▶ Work task:
Whenever a line in this data holds the word "parameter", report that line in full.

━━━━━━━━━━

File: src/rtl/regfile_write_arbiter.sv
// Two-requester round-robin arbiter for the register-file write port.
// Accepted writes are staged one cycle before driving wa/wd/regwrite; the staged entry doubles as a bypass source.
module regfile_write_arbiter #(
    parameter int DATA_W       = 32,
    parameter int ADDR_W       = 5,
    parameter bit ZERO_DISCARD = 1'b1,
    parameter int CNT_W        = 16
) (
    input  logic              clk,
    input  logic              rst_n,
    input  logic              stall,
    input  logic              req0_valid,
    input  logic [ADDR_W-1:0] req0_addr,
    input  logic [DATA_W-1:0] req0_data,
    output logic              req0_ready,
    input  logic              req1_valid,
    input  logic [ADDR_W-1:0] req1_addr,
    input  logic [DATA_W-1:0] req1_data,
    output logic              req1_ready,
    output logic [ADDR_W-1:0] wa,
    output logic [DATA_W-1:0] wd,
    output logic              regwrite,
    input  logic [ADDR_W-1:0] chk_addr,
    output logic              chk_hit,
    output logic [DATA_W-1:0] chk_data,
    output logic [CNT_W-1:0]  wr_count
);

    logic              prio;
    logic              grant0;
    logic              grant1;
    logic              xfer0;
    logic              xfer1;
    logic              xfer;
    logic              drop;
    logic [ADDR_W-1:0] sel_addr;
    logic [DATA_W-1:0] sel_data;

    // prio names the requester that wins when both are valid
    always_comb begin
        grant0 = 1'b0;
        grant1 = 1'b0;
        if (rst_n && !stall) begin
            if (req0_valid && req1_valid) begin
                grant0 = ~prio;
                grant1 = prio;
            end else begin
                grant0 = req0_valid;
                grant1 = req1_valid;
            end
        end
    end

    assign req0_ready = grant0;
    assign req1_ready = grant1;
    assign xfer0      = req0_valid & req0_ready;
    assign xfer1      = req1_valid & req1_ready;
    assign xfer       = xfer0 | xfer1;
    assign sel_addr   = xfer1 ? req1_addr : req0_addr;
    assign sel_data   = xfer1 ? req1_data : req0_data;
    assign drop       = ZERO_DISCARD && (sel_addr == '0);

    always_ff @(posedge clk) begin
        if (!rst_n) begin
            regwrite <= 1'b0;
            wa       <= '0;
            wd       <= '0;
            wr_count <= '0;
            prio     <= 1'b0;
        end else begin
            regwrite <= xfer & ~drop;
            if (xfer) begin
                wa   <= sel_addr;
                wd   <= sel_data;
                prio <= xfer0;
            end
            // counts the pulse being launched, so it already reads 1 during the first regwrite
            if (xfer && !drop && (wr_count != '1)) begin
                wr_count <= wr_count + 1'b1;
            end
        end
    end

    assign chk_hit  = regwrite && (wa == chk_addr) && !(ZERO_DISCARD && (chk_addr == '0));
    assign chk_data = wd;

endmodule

━━━━━━━━━━

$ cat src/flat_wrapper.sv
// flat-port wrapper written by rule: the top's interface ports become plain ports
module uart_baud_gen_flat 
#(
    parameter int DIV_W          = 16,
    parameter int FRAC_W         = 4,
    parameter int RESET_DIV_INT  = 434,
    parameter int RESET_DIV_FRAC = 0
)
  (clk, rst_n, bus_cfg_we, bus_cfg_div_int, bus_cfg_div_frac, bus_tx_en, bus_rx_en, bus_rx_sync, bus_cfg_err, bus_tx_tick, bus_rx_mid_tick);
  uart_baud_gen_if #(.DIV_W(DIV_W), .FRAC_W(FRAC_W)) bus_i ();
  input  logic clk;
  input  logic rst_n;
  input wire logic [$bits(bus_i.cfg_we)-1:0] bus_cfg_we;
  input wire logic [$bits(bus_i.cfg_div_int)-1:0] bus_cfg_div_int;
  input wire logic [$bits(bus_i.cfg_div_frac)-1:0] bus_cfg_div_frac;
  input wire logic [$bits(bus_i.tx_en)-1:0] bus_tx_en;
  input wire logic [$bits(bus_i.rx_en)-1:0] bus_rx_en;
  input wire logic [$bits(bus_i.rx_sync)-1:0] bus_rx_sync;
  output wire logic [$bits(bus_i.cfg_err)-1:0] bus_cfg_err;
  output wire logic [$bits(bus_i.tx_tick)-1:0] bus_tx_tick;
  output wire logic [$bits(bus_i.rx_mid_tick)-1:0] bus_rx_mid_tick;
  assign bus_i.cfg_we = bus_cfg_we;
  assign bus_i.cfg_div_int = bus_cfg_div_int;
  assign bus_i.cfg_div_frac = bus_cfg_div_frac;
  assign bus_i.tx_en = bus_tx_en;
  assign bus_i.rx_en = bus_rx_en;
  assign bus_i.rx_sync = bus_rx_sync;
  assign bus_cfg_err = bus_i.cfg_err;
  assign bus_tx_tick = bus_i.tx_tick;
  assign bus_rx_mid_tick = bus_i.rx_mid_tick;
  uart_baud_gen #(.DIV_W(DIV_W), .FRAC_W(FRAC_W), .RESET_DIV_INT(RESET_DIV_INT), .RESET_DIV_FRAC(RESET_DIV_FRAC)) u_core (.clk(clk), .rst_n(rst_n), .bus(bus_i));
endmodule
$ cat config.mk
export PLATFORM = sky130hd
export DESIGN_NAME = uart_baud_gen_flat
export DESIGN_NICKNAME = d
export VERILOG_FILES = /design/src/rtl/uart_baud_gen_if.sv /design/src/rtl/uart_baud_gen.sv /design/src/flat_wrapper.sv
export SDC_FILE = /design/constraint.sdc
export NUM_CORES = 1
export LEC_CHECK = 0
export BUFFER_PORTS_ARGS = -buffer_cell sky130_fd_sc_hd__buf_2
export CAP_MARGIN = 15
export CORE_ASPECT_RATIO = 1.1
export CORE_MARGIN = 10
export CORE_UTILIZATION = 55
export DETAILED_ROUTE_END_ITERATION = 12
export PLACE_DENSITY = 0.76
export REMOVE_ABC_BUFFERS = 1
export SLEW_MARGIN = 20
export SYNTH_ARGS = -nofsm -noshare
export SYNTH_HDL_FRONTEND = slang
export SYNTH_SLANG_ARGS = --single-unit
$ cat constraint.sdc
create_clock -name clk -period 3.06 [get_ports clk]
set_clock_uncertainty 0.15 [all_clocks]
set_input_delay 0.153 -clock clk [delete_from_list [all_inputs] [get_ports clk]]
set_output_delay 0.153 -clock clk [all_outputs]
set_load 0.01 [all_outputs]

━━━━━━━━━━

▶ Output of the task:
    parameter int DATA_W       = 32,
    parameter int ADDR_W       = 5,
    parameter bit ZERO_DISCARD = 1'b1,
    parameter int CNT_W        = 16
    parameter int DIV_W          = 16,
    parameter int FRAC_W         = 4,
    parameter int RESET_DIV_INT  = 434,
    parameter int RESET_DIV_FRAC = 0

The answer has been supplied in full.